Until the opposite player has less than seven cards, there are no problems. Even with an even number of cards there is no problem since we can split the set of cards in several rows (up to six 1) of same length. For example 16 cards will be split in four rows with four cards each, then we throw the dice once to pick a row, and then again to pick a card (of course if the dice shows five, we must throw again the dice). All of these cards have the same probability to be picked, but there are issues with an odd number of cards.

For example seven. We do two rows, one with three and the other with four cards. These cards don't have the same probability.

I thought about it for a while but i didn't see any solution (involving: the disposition of the cards, a dice of six faces and only simple maths [no calculators] such as modulo and so on), but i know that there are here people way more skilled than me.

Then, can someone tell me if the problem is solvable? Thanks a lot in advance.

PS: sorry for syntax mistakes, i know that i should improve my english.
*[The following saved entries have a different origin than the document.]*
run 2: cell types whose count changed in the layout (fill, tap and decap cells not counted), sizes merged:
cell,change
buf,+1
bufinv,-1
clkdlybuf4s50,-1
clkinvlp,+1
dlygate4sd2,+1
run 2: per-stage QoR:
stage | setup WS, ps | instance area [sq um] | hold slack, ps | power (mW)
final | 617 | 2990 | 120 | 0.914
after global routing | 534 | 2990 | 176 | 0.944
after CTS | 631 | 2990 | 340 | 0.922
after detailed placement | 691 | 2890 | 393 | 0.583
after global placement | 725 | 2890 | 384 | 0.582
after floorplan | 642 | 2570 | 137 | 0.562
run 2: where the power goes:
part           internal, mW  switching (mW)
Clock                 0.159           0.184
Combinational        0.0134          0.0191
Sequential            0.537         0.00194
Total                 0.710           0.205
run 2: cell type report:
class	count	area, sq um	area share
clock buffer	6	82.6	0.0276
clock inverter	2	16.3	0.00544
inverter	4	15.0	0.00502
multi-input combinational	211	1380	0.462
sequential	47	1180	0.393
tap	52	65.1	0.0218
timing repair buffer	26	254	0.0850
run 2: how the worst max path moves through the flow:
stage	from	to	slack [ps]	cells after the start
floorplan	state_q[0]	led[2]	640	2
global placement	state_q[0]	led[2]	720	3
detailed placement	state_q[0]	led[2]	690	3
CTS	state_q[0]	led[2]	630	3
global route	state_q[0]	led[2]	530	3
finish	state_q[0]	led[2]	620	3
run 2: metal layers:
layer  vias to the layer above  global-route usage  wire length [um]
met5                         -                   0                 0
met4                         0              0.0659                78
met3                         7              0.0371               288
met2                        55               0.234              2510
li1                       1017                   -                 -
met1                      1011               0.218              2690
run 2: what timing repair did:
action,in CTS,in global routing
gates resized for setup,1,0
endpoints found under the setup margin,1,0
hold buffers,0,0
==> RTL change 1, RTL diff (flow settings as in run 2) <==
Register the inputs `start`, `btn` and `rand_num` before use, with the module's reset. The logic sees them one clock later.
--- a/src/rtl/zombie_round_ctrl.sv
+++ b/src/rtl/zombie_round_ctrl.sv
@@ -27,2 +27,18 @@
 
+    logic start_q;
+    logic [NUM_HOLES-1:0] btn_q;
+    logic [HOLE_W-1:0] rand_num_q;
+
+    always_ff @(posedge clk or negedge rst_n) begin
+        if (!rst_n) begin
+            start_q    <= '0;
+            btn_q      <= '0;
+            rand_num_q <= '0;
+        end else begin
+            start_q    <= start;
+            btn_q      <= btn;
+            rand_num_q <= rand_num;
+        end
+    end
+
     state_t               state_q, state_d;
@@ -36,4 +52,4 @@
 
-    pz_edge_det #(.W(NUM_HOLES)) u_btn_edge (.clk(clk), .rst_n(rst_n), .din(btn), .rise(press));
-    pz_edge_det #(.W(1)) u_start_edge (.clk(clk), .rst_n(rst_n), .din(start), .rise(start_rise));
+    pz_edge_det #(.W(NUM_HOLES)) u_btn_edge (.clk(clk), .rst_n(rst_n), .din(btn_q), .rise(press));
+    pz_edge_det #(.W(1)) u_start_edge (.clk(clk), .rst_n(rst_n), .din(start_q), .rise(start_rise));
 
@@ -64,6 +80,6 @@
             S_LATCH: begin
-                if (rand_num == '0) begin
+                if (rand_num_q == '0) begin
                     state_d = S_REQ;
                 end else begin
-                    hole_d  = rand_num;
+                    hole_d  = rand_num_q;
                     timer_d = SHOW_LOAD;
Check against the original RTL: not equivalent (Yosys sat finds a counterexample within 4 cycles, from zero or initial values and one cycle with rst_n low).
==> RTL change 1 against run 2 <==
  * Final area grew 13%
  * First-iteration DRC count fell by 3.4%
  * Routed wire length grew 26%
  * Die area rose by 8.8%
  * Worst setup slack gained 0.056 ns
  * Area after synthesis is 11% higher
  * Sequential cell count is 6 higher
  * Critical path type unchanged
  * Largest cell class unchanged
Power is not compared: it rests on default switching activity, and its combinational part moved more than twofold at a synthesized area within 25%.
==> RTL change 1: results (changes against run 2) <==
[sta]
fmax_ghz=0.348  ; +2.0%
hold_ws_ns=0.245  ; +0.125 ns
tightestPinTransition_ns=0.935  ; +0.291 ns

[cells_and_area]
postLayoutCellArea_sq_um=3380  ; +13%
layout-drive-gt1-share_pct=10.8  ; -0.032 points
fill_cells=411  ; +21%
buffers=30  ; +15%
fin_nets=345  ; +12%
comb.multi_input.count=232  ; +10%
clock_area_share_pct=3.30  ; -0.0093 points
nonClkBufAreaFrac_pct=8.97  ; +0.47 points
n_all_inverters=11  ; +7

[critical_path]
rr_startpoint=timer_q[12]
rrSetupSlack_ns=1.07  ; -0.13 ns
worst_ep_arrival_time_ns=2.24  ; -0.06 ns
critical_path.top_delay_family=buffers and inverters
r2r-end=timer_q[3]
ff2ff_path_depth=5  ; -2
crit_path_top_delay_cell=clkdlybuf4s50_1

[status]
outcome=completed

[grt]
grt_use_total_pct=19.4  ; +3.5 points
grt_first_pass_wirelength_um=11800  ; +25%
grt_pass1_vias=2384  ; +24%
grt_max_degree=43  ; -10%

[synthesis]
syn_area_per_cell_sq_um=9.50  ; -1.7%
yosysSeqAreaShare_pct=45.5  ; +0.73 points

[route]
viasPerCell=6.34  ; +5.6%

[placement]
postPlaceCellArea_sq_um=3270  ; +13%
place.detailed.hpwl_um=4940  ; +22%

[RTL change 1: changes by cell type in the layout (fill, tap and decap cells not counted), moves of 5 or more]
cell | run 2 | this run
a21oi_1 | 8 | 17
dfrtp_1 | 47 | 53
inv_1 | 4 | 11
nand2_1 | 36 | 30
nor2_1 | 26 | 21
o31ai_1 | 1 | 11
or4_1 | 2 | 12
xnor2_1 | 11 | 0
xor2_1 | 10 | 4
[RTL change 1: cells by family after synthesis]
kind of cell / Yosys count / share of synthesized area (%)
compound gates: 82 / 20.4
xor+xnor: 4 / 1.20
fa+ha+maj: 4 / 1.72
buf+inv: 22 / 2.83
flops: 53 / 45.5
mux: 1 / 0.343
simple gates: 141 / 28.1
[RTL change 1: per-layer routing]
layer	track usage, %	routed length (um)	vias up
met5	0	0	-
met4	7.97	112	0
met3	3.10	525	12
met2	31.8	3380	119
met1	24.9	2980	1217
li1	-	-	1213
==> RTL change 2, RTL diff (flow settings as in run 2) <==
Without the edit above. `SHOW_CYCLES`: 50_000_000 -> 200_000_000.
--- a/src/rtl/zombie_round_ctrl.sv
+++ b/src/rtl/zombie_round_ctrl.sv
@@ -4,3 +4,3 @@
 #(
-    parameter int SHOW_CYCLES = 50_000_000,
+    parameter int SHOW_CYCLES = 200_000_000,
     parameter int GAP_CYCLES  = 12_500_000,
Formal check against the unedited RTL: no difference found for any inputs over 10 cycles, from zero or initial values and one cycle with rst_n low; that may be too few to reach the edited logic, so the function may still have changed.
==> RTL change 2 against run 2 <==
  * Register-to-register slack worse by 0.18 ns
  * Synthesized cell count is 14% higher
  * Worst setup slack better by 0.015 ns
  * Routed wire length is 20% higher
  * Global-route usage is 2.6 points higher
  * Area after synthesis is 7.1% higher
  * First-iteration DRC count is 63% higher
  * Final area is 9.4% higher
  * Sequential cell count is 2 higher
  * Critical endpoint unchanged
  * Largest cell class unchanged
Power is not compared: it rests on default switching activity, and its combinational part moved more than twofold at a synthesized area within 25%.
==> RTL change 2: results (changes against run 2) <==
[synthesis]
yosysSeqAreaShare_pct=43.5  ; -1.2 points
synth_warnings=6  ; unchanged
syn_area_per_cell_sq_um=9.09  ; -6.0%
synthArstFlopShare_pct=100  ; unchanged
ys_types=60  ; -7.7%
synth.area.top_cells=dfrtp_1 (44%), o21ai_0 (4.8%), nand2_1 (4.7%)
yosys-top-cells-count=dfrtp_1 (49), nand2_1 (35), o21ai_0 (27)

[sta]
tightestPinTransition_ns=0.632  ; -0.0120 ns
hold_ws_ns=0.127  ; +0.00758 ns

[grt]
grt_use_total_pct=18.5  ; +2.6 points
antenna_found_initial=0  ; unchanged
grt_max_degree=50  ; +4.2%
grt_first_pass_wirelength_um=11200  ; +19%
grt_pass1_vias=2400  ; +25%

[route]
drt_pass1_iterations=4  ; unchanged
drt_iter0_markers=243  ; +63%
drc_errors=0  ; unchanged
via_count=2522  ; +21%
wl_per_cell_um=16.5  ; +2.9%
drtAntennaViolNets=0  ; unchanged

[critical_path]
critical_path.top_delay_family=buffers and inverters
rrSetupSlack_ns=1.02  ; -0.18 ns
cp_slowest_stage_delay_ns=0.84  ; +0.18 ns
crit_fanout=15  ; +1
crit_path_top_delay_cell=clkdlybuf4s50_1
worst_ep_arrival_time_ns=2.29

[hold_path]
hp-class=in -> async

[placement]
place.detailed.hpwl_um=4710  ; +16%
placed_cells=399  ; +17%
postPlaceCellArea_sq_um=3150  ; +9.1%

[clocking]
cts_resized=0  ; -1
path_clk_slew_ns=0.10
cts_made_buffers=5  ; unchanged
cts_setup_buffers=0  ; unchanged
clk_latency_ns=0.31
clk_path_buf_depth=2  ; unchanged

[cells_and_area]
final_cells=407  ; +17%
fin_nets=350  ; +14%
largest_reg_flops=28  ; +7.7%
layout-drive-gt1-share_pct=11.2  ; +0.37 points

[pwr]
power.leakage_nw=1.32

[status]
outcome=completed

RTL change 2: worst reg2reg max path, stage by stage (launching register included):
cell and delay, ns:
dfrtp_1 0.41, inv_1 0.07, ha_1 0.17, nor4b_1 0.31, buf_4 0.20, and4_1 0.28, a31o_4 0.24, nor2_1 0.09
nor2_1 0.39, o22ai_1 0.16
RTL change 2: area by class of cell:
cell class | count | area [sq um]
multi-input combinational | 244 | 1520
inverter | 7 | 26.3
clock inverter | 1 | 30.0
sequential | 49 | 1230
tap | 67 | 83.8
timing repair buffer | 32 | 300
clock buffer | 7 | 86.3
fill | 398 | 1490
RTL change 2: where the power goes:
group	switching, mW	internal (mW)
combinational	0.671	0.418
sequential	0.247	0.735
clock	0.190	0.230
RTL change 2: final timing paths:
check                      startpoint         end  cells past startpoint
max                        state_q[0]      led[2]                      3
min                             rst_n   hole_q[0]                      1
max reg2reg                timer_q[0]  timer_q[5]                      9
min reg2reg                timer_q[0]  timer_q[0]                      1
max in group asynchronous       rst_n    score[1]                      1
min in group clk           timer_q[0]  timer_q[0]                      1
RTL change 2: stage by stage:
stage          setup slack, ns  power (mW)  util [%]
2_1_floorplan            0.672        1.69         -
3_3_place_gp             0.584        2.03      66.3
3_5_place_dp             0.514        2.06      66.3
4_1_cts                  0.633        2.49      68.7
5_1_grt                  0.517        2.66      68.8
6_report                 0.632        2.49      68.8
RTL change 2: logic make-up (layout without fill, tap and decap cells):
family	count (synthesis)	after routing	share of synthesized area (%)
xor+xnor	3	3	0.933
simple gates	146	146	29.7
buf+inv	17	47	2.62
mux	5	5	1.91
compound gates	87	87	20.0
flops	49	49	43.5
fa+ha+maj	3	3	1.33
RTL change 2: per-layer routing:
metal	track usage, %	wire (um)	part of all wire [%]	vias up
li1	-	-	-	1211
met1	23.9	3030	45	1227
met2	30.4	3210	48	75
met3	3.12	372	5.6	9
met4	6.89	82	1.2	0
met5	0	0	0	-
==> src/rtl/cpu_debug_ctrl.sv <==
// Run/halt/single-step debug controller: breakpoints, halted register readout, saturating counters.
// Optional step watchdog is built only when DBG_WATCHDOG_EN is defined.
module cpu_debug_ctrl #(
  parameter int unsigned ADDR_W      = 32,
  parameter int unsigned DATA_W      = 32,
  parameter int unsigned NUM_BP      = 4,
  parameter int unsigned REG_AW      = 4,
  parameter int unsigned CNT_W       = 32,
  parameter int unsigned WDOG_CYCLES = 1024,
  localparam int unsigned BP_IW      = (NUM_BP > 1) ? $clog2(NUM_BP) : 1
) (
  input  logic              clk,
  input  logic              rst,
  input  logic              run_req,
  input  logic              halt_req,
  input  logic              step_req,
  input  logic [15:0]       step_count,
  input  logic              bp_wr_en,
  input  logic [BP_IW-1:0]  bp_wr_idx,
  input  logic [ADDR_W-1:0] bp_wr_addr,
  input  logic              bp_wr_valid,
  input  logic [ADDR_W-1:0] pc_in,
  input  logic              retire_valid,
  output logic              cpu_en,
  output logic              halted,
  output logic [2:0]        halt_cause,
  output logic [BP_IW-1:0]  bp_hit_idx,
  input  logic              dbg_rd_req,
  input  logic [REG_AW-1:0] dbg_rd_idx,
  output logic [REG_AW-1:0] dbg_reg_addr,
  input  logic [DATA_W-1:0] dbg_reg_data,
  output logic              dbg_rd_valid,
  output logic [DATA_W-1:0] dbg_rd_data,
  input  logic              cnt_clr,
  output logic [CNT_W-1:0]  cycle_count,
  output logic [CNT_W-1:0]  retire_count
);

  typedef enum logic [1:0] {ST_HALTED, ST_RUN, ST_STEP, ST_READ} state_t;
  typedef enum logic [2:0] {
    CAUSE_RESET   = 3'd0,
    CAUSE_HOST    = 3'd1,
    CAUSE_BP      = 3'd2,
    CAUSE_STEP    = 3'd3,
    CAUSE_TIMEOUT = 3'd4
  } cause_t;

  if (NUM_BP < 1 || NUM_BP > 16 || WDOG_CYCLES < 1) begin : g_param_check
    $error("cpu_debug_ctrl: unsupported parameter values");
  end

  state_t             state, state_nx;
  cause_t             cause, cause_nx;
  logic [BP_IW-1:0]   hit_idx, hit_idx_nx;
  logic [REG_AW-1:0]  reg_addr_nx;
  logic [15:0]        remaining, remaining_nx;
  logic               rd_go, rd_capture;
  logic [ADDR_W-1:0]  bp_addr [NUM_BP];
  logic [NUM_BP-1:0]  bp_valid;
  logic               bp_match;
  logic [BP_IW-1:0]   bp_idx;
  logic               wdog_expired;

  assign halt_cause = cause;
  assign bp_hit_idx = hit_idx;

`ifdef DBG_WATCHDOG_EN
  localparam int unsigned WD_W = $clog2(WDOG_CYCLES + 1);
  logic [WD_W-1:0] wdog;

  assign wdog_expired = (wdog == WD_W'(WDOG_CYCLES - 1));

  always_ff @(posedge clk or posedge rst) begin
    if (rst)                                   wdog <= '0;
    else if (state != ST_STEP || retire_valid) wdog <= '0;
    else                                       wdog <= wdog + 1'b1;
  end
`else
  assign wdog_expired = 1'b0;
`endif

  // Lowest-index valid entry wins; compares against the table as it stood before this edge.
  always_comb begin
    bp_match = 1'b0;
    bp_idx   = '0;
    for (int unsigned i = 0; i < NUM_BP; i++) begin
      if (!bp_match && bp_valid[i] && bp_addr[i] == pc_in) begin
        bp_match = 1'b1;
        bp_idx   = BP_IW'(i);
      end
    end
  end

  always_comb begin
    state_nx     = state;
    cause_nx     = cause;
    hit_idx_nx   = hit_idx;
    remaining_nx = remaining;
    reg_addr_nx  = dbg_reg_addr;
    rd_go        = 1'b0;
    case (state)
      ST_HALTED: begin
        if (run_req) begin
          state_nx = ST_RUN;
        end else if (step_req) begin
          state_nx     = ST_STEP;
          remaining_nx = (step_count == 16'd0) ? 16'd1 : step_count;
        end else if (dbg_rd_req) begin
          state_nx    = ST_READ;
          reg_addr_nx = dbg_rd_idx;
        end
      end
      ST_RUN, ST_STEP: begin
        if (halt_req) begin
          state_nx = ST_HALTED;
          cause_nx = CAUSE_HOST;
        end else if (retire_valid && bp_match) begin
          state_nx   = ST_HALTED;
          cause_nx   = CAUSE_BP;
          hit_idx_nx = bp_idx;
        end else if (state == ST_STEP && retire_valid) begin
          if (remaining == 16'd1) begin
            state_nx = ST_HALTED;
            cause_nx = CAUSE_STEP;
          end else begin
            remaining_nx = remaining - 16'd1;
          end
        end else if (state == ST_STEP && wdog_expired) begin
          state_nx = ST_HALTED;
          cause_nx = CAUSE_TIMEOUT;
        end
      end
      ST_READ: begin
        state_nx = ST_HALTED;
        rd_go    = 1'b1;
      end
      default: state_nx = ST_HALTED;
    endcase
  end

  // Readout lags READ by one extra stage: core read data arrives a cycle after the address.
  always_ff @(posedge clk or posedge rst) begin
    if (rst) begin
      state        <= ST_HALTED;
      cause        <= CAUSE_RESET;
      hit_idx      <= '0;
      remaining    <= '0;
      dbg_reg_addr <= '0;
      cpu_en       <= 1'b0;
      halted       <= 1'b1;
      rd_capture   <= 1'b0;
      dbg_rd_valid <= 1'b0;
      dbg_rd_data  <= '0;
    end else begin
      state        <= state_nx;
      cause        <= cause_nx;
      hit_idx      <= hit_idx_nx;
      remaining    <= remaining_nx;
      dbg_reg_addr <= reg_addr_nx;
      cpu_en       <= (state_nx == ST_RUN) || (state_nx == ST_STEP);
      halted       <= (state_nx == ST_HALTED) || (state_nx == ST_READ);
      rd_capture   <= rd_go;
      dbg_rd_valid <= rd_capture;
      if (rd_capture) dbg_rd_data <= dbg_reg_data;
    end
  end

  always_ff @(posedge clk or posedge rst) begin
    if (rst) begin
      bp_valid <= '0;
      for (int unsigned i = 0; i < NUM_BP; i++) bp_addr[i] <= '0;
    end else if (bp_wr_en && 32'(bp_wr_idx) < NUM_BP) begin
      bp_addr[bp_wr_idx]  <= bp_wr_addr;
      bp_valid[bp_wr_idx] <= bp_wr_valid;
    end
  end

  always_ff @(posedge clk or posedge rst) begin
    if (rst) begin
      cycle_count  <= '0;
      retire_count <= '0;
    end else if (cnt_clr) begin
      cycle_count  <= '0;
      retire_count <= '0;
    end else begin
      if (cpu_en && cycle_count != '1)                  cycle_count  <= cycle_count + 1'b1;
      if (cpu_en && retire_valid && retire_count != '1) retire_count <= retire_count + 1'b1;
    end
  end

endmodule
PPS: my "pratical" solution is - pick a dice with 20 faces to solve almost all real scenarios, but is not a mathematical solution.

1 assuming that the maximum number of cards in the hands of a player is 36.

edit: sorry for bouncing the "answer chosen" but i was unsure ^_^

edit2: i just acquired the "vote up" privilege, so i grant i vote and i can delete my "thanks/whoa" comments as the guide suggest.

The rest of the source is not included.